▶ [Task]: Of all the lines below, output only those starting at the one with "floorplan,3270,0,2450" and ending at the one with "gates cloned | 0 | 0", both ends included, exactly as written.

▶ [Records from a data source]:
========

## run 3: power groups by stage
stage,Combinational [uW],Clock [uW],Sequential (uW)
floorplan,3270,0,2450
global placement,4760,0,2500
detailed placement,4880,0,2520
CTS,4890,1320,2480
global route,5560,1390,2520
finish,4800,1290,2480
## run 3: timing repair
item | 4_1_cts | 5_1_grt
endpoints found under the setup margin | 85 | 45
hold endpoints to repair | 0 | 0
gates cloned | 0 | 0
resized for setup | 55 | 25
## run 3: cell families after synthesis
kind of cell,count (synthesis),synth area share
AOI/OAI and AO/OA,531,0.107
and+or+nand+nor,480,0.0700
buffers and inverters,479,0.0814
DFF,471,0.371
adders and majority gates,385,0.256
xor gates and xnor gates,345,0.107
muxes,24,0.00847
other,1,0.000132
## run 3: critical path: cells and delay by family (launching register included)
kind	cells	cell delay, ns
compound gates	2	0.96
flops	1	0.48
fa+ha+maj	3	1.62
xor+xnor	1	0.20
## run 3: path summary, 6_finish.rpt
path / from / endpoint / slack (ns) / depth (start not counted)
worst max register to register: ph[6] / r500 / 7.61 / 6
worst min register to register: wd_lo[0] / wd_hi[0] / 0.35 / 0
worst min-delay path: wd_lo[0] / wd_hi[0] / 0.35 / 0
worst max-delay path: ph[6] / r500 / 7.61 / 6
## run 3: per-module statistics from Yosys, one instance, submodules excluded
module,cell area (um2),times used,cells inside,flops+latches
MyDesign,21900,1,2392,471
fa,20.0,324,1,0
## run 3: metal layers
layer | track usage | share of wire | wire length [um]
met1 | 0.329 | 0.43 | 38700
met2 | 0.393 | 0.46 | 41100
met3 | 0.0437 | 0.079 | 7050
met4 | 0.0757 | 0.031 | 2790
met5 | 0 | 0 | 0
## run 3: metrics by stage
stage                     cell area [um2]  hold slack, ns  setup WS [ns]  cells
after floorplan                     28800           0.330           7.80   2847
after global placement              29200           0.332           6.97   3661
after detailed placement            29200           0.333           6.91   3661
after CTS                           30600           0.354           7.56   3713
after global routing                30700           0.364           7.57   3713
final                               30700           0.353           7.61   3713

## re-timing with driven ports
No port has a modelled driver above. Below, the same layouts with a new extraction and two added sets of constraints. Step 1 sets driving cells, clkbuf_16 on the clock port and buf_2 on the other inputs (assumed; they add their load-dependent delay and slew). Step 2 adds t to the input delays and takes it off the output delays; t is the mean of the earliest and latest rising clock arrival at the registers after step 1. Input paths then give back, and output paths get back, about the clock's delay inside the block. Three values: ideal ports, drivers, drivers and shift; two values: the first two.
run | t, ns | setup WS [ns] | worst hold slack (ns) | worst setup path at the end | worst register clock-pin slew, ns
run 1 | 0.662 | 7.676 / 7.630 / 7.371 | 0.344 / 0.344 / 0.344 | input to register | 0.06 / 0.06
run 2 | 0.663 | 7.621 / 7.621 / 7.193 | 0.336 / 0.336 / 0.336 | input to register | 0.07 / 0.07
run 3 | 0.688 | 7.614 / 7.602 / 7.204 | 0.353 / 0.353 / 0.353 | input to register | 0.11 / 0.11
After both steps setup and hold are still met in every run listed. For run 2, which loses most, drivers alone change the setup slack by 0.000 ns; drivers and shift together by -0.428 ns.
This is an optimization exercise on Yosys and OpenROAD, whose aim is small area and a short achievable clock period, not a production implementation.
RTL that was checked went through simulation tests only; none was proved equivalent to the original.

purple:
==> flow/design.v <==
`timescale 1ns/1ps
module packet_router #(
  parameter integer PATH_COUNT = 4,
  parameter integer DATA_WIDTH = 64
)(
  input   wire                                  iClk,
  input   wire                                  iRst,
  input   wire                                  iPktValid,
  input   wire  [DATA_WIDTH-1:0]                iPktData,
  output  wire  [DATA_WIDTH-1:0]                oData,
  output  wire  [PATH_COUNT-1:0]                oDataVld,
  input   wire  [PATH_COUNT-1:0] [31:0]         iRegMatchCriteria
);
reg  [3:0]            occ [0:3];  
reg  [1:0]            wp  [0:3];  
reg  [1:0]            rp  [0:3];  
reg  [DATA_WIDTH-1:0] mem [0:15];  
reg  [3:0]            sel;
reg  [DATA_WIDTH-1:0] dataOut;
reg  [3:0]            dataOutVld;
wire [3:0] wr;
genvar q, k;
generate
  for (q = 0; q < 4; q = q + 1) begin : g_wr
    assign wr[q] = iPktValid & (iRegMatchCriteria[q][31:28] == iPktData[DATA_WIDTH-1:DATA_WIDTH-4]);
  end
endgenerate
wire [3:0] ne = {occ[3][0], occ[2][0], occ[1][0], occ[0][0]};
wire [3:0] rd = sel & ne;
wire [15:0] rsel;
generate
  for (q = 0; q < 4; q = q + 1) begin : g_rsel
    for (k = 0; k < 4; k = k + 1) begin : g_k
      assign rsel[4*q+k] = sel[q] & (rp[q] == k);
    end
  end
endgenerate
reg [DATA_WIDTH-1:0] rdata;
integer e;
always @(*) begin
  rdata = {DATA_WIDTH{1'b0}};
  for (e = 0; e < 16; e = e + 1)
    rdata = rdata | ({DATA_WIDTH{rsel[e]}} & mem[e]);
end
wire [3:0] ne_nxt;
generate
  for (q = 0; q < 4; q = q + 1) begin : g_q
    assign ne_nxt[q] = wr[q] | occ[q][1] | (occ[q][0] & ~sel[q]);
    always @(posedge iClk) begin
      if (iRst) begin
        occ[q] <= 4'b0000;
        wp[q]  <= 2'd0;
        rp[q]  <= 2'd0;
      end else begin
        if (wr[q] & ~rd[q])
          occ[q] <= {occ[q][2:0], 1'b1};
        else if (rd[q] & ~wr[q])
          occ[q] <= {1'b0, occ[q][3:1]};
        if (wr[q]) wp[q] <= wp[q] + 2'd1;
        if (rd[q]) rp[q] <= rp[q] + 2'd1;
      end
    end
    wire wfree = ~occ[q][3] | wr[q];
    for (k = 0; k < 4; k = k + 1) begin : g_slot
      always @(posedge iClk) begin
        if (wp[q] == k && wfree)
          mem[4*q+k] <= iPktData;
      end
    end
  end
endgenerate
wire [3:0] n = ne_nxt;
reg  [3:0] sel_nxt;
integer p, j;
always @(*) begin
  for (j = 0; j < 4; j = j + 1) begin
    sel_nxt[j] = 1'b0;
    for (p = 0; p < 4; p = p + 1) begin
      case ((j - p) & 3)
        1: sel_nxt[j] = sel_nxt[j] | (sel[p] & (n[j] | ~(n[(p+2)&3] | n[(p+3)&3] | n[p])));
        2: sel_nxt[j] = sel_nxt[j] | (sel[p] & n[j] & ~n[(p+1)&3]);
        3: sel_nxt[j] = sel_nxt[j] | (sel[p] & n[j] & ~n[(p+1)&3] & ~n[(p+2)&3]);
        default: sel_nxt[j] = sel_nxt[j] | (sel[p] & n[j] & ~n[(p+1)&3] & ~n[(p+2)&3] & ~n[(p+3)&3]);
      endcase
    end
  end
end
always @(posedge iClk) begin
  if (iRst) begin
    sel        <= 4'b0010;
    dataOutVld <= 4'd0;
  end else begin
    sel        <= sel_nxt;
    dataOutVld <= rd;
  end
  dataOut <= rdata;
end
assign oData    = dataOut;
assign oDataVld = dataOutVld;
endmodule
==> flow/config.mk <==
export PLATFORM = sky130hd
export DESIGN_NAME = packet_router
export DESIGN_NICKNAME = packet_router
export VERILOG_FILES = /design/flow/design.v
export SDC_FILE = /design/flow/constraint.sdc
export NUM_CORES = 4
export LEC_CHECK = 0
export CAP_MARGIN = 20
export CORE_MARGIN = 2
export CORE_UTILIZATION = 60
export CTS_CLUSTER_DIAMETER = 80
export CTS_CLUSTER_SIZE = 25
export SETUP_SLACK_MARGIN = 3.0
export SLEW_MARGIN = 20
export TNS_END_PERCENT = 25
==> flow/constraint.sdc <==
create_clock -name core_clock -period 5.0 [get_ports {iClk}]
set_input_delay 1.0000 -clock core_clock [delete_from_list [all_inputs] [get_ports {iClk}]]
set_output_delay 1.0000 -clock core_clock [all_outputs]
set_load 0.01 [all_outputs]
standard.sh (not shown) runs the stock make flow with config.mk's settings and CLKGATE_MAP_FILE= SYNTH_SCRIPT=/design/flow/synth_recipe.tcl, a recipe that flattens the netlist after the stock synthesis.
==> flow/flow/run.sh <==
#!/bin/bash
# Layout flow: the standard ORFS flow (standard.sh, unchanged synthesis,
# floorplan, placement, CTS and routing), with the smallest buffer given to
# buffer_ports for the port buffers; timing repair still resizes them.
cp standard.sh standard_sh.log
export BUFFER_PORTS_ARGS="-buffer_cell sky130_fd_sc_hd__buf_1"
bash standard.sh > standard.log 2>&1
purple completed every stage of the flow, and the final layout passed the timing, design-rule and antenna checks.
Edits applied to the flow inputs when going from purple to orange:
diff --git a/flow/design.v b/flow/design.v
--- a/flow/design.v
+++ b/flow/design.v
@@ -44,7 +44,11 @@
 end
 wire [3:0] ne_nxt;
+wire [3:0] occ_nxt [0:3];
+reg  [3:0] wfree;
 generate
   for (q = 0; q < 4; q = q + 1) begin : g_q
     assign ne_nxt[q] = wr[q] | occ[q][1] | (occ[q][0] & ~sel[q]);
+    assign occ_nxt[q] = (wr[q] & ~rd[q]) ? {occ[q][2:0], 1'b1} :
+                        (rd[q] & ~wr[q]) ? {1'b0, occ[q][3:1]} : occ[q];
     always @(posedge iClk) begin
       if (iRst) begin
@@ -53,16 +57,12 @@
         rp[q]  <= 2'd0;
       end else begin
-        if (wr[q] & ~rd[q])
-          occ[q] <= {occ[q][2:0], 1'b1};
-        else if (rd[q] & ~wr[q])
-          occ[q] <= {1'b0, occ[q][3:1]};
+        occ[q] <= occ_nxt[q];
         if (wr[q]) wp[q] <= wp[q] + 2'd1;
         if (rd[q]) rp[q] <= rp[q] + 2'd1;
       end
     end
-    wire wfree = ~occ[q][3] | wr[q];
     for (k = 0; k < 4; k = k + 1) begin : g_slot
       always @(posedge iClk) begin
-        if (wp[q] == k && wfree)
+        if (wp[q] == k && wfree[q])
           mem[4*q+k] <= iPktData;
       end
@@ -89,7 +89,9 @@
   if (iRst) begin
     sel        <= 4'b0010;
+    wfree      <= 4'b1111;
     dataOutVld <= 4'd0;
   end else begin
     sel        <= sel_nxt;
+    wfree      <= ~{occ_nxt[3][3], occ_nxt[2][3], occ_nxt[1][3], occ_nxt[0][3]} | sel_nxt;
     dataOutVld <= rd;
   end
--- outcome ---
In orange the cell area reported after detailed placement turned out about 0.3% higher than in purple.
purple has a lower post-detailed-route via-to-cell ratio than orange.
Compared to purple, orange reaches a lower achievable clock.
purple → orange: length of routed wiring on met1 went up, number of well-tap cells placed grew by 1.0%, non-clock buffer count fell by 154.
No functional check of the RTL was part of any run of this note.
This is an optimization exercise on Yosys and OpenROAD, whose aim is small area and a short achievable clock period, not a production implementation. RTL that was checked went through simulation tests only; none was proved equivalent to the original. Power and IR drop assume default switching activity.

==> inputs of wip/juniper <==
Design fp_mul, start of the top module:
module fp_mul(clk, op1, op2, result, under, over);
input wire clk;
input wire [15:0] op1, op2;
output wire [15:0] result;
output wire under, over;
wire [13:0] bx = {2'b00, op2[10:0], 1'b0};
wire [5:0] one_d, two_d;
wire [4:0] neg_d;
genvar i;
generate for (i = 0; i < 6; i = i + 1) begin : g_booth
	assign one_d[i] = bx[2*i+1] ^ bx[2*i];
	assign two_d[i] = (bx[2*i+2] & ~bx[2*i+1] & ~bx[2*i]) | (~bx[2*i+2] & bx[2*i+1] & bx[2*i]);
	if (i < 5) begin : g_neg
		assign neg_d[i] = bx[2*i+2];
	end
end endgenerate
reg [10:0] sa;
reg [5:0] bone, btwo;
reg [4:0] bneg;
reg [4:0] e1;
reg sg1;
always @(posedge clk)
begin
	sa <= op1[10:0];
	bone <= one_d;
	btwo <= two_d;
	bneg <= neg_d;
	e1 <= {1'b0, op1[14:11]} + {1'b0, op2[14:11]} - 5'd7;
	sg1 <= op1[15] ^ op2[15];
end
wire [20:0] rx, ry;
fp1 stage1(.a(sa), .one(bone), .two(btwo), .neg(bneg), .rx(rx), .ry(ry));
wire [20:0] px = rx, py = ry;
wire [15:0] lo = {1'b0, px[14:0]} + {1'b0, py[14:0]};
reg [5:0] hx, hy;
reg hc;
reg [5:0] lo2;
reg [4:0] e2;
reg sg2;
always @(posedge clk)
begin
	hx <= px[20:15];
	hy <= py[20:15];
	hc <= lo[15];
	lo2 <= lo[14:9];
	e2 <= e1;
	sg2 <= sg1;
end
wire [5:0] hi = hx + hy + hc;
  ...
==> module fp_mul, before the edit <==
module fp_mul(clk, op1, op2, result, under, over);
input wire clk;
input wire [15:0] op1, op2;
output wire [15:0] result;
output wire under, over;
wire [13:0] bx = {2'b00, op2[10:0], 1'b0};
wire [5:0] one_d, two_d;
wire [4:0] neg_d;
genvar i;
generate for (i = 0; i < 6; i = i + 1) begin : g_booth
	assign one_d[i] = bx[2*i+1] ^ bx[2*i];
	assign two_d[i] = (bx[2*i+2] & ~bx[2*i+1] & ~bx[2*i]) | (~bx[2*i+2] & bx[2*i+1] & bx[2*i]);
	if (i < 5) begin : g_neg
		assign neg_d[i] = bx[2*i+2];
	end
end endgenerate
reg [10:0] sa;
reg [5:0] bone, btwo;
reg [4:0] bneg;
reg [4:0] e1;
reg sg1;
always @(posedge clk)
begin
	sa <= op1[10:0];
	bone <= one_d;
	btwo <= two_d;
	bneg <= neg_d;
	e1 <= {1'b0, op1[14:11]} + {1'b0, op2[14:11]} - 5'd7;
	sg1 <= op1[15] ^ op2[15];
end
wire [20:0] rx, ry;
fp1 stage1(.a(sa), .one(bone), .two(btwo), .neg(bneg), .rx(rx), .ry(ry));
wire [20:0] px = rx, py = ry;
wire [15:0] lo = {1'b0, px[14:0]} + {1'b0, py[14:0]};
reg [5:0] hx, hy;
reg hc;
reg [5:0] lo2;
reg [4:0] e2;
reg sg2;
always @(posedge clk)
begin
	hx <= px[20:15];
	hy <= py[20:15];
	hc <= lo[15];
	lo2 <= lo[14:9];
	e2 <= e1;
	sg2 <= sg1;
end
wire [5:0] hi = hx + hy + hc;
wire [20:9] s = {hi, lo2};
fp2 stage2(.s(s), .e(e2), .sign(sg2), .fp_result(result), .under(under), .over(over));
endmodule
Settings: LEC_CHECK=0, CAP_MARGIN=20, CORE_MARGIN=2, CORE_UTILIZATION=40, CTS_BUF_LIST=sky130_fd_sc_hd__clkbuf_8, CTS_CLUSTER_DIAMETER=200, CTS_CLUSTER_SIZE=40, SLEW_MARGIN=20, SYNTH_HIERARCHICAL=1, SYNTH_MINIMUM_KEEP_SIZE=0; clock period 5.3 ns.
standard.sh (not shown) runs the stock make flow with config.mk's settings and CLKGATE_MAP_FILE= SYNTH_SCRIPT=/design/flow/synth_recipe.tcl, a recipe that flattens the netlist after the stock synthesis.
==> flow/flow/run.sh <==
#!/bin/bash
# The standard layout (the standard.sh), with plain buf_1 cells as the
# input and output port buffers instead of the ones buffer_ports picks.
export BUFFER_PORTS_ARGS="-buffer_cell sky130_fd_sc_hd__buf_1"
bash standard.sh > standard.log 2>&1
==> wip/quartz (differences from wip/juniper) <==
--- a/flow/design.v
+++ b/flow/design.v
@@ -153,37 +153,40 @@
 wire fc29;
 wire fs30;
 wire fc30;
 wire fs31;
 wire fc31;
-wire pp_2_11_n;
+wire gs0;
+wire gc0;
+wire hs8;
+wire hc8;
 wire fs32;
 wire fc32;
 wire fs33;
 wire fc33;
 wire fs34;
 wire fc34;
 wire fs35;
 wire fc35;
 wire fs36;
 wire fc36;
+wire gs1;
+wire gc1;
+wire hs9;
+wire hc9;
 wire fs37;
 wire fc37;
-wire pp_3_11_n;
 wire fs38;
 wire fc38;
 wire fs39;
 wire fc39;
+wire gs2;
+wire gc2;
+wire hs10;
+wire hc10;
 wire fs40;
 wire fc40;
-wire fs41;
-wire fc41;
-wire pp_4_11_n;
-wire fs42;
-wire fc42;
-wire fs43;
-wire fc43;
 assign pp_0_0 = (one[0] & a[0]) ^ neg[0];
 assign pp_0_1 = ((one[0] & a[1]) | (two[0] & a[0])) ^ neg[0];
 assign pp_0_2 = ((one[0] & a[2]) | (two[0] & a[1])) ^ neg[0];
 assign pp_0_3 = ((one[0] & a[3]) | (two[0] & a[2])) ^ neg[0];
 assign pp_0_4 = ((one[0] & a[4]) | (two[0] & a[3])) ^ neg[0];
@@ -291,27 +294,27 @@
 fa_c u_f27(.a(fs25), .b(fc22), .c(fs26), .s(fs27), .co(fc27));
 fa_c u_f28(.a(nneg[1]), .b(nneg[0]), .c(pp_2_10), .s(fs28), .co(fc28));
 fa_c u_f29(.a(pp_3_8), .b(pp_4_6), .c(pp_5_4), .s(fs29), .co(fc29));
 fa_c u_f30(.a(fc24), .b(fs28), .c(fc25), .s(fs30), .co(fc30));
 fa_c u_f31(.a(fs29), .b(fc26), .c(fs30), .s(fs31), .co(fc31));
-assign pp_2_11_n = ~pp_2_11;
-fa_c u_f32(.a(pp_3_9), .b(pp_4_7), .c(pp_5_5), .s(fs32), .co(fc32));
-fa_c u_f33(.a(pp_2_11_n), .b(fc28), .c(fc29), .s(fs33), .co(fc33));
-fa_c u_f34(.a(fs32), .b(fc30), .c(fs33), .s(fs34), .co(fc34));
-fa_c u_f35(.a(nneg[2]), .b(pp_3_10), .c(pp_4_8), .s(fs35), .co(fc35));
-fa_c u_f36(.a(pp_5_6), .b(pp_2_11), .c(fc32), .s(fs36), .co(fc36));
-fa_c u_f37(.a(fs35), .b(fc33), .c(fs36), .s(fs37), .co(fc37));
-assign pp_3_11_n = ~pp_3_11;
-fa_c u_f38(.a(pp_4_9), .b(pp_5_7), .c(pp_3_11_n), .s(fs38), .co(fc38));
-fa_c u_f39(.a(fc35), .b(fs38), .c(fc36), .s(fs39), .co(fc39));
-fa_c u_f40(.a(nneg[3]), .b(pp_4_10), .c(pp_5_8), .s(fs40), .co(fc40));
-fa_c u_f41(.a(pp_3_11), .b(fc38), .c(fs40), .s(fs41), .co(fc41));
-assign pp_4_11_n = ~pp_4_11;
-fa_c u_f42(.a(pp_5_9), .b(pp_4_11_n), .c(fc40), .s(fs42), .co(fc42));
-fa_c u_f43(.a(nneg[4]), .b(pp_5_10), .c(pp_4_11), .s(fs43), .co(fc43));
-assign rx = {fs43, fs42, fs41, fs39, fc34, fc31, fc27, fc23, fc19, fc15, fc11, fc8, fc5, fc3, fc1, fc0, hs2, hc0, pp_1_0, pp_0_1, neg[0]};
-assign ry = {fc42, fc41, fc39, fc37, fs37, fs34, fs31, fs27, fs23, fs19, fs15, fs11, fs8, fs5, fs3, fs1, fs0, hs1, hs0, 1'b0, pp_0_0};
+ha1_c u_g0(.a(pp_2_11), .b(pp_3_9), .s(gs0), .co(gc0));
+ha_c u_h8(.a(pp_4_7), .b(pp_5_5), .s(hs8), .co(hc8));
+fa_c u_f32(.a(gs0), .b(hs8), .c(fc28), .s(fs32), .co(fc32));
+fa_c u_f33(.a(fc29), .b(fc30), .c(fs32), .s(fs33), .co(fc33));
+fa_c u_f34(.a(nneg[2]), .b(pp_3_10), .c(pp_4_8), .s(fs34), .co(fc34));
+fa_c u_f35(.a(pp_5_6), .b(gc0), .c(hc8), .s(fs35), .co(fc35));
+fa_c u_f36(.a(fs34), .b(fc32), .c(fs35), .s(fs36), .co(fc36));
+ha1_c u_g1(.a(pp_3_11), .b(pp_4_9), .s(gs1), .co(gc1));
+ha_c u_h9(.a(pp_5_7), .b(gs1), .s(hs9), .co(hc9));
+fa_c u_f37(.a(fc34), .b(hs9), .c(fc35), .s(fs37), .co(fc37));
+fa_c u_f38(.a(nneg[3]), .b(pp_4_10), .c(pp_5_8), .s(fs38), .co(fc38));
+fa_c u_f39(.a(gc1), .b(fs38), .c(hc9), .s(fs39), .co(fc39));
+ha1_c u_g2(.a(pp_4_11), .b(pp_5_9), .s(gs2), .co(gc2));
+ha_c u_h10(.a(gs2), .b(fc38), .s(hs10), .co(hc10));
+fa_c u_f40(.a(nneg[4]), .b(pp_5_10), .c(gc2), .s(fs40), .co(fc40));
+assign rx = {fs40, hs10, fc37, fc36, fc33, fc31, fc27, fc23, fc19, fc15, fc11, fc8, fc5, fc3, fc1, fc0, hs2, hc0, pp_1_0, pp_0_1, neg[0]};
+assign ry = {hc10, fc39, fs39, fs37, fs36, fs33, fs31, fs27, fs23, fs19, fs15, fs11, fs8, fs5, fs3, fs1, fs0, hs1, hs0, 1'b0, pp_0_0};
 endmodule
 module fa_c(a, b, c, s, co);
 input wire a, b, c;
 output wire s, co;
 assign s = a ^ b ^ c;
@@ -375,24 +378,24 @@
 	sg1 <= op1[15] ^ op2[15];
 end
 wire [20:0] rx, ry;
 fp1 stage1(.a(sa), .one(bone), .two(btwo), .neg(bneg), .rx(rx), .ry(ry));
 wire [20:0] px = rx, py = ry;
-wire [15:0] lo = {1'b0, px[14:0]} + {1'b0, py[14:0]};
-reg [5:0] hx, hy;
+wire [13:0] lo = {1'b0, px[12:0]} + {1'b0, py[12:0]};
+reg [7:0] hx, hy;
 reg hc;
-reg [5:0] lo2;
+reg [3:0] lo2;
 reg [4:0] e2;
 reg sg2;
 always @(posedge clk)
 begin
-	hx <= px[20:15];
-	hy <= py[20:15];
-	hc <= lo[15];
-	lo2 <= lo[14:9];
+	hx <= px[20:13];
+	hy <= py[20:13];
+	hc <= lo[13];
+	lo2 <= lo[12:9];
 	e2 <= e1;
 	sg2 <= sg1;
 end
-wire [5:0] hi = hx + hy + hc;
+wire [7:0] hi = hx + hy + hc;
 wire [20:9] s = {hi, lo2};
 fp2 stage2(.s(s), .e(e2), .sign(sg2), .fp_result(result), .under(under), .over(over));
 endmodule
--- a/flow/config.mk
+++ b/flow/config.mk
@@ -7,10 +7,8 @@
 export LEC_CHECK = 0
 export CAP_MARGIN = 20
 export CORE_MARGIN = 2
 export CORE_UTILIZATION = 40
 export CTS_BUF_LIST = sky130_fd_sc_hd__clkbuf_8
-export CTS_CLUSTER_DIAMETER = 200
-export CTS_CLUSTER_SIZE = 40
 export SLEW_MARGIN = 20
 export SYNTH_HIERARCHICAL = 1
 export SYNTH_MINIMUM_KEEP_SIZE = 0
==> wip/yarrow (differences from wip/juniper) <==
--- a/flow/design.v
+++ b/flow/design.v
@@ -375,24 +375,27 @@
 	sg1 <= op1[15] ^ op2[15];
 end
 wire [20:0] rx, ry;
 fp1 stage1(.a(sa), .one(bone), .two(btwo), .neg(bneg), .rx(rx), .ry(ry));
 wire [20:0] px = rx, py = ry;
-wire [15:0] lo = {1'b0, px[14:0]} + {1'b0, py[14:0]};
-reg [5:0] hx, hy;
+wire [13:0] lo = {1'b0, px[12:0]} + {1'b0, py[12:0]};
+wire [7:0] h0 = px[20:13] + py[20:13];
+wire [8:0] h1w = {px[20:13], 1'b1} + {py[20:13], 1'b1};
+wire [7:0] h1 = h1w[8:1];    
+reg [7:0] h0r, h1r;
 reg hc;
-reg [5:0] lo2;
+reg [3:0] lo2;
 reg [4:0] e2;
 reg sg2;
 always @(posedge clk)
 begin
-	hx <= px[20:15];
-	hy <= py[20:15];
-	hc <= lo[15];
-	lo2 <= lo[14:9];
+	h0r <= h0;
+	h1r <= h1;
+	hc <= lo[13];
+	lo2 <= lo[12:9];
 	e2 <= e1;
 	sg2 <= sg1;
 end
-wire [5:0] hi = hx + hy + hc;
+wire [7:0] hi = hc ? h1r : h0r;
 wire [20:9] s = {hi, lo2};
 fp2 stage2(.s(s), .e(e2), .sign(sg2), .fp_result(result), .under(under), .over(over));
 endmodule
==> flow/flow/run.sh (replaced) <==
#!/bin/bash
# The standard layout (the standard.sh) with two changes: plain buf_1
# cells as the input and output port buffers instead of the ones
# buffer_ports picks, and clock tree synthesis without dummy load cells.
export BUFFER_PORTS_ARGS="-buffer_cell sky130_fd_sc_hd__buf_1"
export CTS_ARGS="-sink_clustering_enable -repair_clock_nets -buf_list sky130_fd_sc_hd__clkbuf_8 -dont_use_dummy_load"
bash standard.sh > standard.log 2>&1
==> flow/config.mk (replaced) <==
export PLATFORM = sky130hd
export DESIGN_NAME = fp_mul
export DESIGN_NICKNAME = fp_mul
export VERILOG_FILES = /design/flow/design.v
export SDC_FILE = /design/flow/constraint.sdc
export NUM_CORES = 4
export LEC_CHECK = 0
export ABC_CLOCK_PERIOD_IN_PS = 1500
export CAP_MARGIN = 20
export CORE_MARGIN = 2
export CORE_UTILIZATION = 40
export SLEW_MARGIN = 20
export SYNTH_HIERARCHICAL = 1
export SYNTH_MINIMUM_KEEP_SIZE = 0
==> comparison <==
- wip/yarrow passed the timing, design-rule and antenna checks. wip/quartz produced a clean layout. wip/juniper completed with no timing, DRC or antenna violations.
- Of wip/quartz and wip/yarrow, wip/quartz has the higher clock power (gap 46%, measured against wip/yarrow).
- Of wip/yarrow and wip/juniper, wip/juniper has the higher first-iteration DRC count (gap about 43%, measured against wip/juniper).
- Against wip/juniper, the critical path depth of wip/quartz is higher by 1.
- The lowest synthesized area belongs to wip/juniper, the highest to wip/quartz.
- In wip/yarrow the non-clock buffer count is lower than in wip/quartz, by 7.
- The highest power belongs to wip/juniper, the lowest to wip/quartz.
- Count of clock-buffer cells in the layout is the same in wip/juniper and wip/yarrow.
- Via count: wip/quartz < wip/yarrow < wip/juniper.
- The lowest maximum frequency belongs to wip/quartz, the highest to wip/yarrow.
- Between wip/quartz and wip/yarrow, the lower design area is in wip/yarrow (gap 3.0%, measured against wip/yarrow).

========

▶ [Answer to this exercise]:
floorplan,3270,0,2450
global placement,4760,0,2500
detailed placement,4880,0,2520
CTS,4890,1320,2480
global route,5560,1390,2520
finish,4800,1290,2480
## run 3: timing repair
item | 4_1_cts | 5_1_grt
endpoints found under the setup margin | 85 | 45
hold endpoints to repair | 0 | 0
gates cloned | 0 | 0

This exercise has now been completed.